Start of Listed entries

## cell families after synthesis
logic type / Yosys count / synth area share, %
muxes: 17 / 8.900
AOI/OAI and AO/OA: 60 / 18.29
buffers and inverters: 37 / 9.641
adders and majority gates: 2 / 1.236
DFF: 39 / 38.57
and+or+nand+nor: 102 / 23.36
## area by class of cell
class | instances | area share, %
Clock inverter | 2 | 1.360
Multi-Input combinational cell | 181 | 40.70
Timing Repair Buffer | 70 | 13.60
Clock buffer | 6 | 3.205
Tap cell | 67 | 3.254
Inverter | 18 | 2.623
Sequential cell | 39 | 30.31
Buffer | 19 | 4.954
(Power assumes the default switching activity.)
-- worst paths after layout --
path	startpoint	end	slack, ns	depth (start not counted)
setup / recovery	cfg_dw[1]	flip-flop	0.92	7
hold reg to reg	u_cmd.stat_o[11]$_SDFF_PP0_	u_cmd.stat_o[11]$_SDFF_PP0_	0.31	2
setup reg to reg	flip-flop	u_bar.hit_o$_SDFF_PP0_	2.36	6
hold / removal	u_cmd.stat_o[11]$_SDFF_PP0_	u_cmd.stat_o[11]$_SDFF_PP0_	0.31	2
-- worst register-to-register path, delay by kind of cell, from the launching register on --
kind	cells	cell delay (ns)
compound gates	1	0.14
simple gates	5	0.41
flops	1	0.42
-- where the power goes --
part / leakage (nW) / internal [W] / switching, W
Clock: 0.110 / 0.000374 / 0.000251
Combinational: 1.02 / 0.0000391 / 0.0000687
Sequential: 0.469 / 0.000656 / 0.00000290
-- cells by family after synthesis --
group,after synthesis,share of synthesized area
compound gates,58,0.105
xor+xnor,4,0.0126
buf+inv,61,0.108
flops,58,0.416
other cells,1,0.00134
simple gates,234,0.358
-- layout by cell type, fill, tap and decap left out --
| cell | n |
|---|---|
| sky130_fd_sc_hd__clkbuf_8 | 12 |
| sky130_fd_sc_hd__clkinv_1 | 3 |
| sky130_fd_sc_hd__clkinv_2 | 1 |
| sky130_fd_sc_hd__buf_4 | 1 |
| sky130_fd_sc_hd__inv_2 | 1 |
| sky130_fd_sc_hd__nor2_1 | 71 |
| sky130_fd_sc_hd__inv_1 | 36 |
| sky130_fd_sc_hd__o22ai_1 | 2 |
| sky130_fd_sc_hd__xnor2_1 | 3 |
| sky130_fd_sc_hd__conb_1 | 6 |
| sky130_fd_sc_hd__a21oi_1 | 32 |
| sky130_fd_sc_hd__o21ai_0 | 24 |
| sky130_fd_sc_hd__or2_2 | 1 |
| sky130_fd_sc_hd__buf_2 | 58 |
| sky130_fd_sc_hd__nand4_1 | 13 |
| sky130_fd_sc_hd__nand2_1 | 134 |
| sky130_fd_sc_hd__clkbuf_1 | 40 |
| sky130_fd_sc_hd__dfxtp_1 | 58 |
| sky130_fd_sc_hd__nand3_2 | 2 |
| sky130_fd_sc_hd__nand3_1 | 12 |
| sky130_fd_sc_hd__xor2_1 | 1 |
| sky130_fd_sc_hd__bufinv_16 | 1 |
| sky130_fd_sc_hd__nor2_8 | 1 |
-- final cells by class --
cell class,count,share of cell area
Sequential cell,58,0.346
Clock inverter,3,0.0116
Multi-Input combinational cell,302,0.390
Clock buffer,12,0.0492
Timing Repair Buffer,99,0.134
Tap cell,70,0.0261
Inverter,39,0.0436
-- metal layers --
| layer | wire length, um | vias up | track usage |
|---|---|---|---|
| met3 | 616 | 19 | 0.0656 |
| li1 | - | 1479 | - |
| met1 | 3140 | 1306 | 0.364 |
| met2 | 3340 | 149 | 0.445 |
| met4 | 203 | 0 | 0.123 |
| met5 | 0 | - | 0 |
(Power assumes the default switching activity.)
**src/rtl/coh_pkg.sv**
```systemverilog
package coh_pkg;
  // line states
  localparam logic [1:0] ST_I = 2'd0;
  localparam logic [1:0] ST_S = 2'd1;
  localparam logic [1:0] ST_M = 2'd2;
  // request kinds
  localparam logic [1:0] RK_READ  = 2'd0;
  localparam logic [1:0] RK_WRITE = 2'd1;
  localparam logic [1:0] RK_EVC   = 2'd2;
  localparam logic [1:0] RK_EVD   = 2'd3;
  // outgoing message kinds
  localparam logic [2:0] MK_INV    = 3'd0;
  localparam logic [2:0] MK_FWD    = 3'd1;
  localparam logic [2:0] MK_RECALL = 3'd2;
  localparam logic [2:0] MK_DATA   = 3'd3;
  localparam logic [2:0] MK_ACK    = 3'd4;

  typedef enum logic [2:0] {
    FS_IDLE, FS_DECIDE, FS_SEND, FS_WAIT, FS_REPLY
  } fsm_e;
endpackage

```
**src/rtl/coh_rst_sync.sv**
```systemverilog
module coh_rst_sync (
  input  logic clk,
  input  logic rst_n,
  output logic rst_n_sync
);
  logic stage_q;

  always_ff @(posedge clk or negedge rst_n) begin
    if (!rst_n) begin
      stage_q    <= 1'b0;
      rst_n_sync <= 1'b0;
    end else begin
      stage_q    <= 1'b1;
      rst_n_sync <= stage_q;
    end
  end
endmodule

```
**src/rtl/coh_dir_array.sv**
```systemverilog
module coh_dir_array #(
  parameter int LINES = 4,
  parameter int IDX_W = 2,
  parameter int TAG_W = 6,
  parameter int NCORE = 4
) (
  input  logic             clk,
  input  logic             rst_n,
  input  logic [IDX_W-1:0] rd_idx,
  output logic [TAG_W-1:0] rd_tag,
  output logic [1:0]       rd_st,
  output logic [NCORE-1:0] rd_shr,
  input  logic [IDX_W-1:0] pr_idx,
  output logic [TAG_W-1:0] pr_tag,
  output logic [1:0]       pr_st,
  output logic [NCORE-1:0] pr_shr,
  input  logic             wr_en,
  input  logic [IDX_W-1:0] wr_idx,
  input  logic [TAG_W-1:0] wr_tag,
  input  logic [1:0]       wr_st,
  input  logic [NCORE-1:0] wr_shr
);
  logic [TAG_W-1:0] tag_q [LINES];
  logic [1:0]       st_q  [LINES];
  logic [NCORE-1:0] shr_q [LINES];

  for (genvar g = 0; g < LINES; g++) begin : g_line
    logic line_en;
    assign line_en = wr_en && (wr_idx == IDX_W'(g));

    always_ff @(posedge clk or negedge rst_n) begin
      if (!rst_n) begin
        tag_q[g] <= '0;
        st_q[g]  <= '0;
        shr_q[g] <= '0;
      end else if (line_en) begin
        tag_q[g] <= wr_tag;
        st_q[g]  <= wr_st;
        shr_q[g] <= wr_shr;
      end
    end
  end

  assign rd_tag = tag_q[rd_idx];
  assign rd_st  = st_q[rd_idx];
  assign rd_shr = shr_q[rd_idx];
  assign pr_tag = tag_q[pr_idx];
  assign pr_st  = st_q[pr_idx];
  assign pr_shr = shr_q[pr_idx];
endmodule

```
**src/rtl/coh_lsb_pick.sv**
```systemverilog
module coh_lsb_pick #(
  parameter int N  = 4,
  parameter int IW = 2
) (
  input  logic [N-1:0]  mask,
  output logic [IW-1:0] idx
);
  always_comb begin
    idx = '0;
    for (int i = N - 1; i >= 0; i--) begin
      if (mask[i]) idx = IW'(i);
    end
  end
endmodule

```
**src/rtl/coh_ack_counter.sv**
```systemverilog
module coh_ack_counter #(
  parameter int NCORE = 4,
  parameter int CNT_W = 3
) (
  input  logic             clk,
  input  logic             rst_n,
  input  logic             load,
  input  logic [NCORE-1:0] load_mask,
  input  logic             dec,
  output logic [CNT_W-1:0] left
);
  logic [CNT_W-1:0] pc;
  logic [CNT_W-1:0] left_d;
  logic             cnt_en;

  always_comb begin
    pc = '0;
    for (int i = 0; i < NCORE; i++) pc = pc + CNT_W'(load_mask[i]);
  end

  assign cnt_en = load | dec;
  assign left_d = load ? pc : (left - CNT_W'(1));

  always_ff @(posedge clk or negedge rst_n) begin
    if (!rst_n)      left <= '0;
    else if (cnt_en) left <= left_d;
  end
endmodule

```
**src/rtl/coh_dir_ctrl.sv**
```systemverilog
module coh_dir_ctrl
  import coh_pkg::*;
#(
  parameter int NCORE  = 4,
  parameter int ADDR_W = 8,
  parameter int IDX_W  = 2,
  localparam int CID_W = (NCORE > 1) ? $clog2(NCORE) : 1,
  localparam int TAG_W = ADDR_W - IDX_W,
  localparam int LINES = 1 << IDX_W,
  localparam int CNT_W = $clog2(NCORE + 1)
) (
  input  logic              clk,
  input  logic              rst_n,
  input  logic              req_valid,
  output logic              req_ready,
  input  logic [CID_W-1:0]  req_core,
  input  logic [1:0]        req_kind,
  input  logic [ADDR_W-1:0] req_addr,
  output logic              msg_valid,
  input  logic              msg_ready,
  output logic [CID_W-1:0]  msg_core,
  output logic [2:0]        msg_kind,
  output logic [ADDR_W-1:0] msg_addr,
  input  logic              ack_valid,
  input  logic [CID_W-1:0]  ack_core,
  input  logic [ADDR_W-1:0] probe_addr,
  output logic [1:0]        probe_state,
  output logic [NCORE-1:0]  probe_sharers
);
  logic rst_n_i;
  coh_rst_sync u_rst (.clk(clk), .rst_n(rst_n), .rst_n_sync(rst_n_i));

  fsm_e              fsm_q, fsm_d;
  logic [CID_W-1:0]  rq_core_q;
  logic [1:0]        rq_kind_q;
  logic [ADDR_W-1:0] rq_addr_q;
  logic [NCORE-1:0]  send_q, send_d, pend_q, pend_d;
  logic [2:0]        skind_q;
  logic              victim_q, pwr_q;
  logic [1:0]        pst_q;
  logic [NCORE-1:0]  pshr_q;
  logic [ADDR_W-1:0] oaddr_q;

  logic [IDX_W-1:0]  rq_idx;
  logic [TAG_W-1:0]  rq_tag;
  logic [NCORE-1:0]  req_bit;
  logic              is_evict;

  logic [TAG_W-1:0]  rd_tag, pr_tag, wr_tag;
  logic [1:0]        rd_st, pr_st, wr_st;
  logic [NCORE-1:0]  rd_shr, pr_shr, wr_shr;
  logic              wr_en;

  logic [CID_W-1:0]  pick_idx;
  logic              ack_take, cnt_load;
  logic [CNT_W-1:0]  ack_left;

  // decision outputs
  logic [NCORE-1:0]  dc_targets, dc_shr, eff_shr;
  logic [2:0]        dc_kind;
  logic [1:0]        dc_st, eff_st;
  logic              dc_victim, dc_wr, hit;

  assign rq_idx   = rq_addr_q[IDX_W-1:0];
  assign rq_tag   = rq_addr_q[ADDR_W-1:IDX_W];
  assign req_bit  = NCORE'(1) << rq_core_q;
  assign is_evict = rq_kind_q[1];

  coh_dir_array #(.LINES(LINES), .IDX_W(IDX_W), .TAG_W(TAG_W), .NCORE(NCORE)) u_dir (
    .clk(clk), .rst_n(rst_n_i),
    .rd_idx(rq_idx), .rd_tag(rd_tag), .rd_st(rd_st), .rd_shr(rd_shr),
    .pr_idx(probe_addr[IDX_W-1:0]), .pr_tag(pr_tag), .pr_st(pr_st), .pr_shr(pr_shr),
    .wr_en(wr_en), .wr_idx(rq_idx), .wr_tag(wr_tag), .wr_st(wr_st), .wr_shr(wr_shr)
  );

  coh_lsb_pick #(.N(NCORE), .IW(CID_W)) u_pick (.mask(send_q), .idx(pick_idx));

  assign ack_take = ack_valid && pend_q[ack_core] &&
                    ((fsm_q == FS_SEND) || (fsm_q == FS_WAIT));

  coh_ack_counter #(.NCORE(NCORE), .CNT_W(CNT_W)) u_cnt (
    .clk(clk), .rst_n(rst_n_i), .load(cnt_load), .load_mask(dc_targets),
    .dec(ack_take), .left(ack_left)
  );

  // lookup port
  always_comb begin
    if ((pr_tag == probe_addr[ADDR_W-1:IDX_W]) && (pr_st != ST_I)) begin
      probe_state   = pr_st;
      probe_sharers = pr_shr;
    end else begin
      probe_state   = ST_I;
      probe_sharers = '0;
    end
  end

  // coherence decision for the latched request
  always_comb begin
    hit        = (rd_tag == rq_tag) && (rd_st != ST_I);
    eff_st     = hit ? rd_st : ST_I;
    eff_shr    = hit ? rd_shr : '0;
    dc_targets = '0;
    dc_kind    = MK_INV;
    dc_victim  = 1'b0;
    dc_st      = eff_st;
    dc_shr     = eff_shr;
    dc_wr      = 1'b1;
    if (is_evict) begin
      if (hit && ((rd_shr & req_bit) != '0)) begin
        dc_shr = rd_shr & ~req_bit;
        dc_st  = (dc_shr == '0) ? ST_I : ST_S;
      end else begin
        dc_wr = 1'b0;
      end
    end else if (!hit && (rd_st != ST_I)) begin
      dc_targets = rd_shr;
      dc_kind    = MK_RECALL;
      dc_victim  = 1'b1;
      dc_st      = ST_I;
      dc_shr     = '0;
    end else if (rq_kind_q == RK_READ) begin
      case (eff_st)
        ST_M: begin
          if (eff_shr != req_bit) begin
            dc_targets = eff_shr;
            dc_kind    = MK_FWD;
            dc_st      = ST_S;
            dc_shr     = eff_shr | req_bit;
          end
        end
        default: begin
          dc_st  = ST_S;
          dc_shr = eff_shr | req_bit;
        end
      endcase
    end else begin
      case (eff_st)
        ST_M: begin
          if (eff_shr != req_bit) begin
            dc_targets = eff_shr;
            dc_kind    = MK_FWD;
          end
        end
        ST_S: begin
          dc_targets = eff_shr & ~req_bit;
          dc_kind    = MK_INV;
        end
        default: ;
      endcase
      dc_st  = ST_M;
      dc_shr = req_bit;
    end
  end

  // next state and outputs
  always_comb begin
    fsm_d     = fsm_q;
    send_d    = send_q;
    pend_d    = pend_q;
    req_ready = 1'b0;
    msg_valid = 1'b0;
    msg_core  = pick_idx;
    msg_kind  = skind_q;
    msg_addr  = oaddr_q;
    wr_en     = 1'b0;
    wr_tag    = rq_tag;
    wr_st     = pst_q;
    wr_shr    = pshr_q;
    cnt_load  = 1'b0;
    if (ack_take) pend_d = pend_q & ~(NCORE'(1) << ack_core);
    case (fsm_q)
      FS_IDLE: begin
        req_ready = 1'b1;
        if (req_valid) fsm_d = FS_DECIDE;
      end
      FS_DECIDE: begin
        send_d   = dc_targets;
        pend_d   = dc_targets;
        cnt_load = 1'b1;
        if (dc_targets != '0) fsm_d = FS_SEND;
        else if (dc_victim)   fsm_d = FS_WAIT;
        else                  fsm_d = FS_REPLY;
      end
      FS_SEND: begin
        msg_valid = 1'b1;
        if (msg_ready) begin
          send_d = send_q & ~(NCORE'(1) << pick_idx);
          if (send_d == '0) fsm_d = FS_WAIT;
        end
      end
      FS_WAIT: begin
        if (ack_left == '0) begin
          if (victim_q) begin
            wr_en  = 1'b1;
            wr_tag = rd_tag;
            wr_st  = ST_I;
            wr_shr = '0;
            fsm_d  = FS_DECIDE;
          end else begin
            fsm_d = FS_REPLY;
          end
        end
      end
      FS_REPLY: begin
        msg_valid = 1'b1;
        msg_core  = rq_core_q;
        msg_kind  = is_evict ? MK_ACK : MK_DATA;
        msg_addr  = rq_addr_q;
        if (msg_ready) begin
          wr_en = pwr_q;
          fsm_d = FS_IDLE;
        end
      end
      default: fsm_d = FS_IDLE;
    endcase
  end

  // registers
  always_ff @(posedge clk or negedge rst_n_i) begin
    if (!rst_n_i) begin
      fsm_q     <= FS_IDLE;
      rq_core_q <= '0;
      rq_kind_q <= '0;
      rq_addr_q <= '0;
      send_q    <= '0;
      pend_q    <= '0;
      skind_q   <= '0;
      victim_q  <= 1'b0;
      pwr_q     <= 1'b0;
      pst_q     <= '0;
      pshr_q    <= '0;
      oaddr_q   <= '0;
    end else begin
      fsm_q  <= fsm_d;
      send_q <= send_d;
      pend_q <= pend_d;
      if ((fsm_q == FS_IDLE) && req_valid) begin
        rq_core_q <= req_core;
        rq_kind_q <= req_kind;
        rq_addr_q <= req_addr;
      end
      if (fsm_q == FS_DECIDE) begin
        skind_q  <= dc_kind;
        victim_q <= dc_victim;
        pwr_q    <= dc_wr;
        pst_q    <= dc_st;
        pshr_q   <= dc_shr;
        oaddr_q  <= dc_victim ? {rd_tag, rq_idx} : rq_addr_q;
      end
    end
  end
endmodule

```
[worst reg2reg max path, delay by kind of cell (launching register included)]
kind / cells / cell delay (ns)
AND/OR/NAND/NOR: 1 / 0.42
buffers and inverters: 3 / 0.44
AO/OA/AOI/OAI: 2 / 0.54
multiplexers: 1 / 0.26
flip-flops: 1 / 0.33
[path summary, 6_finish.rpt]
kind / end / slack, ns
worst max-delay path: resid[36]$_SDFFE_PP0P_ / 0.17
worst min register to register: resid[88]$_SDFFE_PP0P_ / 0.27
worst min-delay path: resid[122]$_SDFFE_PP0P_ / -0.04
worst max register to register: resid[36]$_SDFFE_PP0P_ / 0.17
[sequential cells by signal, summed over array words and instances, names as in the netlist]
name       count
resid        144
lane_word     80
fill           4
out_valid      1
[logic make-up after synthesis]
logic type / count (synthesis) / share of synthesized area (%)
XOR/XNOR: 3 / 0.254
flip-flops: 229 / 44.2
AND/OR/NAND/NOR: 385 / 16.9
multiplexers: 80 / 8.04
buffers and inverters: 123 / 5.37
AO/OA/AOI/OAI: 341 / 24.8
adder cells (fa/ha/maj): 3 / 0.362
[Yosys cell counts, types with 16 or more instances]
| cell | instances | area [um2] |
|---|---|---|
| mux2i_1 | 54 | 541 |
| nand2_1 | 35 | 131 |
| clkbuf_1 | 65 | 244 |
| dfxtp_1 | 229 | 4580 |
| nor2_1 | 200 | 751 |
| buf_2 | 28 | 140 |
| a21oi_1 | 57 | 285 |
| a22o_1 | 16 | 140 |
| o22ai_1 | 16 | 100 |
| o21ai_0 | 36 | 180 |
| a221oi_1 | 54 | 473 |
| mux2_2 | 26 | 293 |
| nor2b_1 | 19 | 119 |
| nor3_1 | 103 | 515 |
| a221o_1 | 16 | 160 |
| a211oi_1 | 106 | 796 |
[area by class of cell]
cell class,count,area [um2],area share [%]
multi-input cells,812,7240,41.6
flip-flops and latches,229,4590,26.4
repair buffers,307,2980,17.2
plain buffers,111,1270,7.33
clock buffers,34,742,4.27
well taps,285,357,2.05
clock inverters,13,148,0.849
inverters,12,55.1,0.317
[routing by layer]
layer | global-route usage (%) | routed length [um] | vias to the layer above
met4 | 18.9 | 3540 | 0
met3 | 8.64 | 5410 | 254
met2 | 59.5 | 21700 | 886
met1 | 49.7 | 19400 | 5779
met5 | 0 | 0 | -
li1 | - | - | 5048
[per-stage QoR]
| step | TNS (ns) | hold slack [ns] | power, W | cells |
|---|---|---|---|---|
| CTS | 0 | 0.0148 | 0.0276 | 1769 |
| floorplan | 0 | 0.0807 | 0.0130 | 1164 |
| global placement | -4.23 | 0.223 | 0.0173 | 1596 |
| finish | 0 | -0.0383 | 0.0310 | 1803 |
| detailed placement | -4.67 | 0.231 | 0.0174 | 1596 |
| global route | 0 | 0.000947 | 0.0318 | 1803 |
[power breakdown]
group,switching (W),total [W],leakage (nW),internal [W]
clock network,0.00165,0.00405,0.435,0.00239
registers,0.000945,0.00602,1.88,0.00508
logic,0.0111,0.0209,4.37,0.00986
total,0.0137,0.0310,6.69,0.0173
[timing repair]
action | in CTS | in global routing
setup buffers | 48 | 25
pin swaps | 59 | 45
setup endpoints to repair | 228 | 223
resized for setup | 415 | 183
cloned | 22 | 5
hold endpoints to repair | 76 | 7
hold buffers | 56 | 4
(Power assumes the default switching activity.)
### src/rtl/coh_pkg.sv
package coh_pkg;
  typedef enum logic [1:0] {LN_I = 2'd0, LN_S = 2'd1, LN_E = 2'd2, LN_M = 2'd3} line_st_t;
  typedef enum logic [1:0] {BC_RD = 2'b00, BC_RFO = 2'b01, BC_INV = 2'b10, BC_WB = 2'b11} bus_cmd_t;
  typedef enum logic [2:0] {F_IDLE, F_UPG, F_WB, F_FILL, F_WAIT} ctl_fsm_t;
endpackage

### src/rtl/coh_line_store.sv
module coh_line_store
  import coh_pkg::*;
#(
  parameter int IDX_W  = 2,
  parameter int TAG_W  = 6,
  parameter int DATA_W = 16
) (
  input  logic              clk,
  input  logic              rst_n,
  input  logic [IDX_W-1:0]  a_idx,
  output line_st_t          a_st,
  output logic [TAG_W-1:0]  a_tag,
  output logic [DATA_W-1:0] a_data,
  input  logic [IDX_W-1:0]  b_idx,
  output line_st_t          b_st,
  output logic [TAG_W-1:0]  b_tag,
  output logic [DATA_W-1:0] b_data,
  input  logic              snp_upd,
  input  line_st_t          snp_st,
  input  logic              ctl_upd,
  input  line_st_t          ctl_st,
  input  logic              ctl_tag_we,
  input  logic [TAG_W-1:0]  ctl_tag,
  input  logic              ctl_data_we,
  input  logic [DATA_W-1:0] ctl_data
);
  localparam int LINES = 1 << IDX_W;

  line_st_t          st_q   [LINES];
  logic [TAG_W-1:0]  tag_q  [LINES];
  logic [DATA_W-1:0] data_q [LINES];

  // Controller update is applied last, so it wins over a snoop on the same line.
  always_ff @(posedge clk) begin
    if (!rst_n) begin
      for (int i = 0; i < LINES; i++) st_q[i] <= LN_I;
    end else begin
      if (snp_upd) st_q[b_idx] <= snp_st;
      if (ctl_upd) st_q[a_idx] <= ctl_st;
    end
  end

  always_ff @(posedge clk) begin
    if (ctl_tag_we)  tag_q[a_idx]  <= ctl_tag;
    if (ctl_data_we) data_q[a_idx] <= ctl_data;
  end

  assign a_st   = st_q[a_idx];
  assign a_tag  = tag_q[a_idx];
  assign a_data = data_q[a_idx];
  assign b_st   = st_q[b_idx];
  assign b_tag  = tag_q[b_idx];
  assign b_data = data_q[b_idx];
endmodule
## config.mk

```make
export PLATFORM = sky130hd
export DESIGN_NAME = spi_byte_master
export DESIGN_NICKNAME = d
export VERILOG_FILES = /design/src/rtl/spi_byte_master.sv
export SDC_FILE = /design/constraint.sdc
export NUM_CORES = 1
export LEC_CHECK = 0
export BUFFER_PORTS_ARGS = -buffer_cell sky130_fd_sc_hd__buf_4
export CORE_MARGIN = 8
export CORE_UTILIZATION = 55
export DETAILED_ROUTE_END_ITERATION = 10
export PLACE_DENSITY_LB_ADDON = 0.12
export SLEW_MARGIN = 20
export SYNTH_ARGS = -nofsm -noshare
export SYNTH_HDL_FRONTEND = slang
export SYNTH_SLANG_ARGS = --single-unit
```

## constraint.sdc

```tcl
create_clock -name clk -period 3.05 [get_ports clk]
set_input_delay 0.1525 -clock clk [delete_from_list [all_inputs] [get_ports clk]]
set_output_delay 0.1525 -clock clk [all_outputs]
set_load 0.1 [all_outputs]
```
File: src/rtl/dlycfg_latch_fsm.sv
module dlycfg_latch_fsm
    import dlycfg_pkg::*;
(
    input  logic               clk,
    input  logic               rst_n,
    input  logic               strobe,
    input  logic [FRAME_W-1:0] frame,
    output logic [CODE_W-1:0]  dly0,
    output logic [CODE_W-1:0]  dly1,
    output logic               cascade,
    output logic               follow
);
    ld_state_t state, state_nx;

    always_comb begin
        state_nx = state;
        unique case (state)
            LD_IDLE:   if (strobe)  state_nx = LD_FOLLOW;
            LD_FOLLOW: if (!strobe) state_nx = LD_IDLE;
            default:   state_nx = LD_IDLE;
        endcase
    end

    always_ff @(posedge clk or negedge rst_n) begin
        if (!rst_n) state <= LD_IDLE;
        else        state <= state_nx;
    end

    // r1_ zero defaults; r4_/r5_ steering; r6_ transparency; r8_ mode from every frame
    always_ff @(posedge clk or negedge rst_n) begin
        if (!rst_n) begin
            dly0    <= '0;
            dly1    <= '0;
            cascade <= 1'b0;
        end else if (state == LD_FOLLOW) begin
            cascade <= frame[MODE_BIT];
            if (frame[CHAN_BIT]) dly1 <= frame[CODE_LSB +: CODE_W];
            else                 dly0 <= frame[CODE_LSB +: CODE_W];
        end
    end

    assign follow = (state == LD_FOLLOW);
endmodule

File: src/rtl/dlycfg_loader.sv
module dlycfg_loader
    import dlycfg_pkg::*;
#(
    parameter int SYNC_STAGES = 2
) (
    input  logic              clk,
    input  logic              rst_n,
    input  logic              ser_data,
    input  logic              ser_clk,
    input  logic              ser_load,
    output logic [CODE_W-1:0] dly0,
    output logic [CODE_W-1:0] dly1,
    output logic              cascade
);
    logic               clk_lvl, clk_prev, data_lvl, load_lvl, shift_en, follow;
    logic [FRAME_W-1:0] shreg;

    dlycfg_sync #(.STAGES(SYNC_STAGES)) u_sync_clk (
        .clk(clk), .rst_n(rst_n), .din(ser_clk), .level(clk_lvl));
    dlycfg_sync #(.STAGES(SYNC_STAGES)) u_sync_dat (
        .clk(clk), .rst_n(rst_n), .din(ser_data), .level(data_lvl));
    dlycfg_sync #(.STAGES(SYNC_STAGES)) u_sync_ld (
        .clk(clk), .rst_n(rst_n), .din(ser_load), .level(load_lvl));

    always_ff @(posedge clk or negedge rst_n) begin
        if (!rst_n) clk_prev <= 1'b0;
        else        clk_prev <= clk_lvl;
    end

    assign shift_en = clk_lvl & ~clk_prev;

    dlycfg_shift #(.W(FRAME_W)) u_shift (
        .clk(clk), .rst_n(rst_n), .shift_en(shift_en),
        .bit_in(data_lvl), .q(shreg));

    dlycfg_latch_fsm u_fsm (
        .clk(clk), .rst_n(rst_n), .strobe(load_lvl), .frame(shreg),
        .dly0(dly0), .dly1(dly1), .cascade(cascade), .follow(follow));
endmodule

End of Listed entries

→ Task requirements
Give the number of lines in the listing that hold "usage", with no other words.

→ Response area
2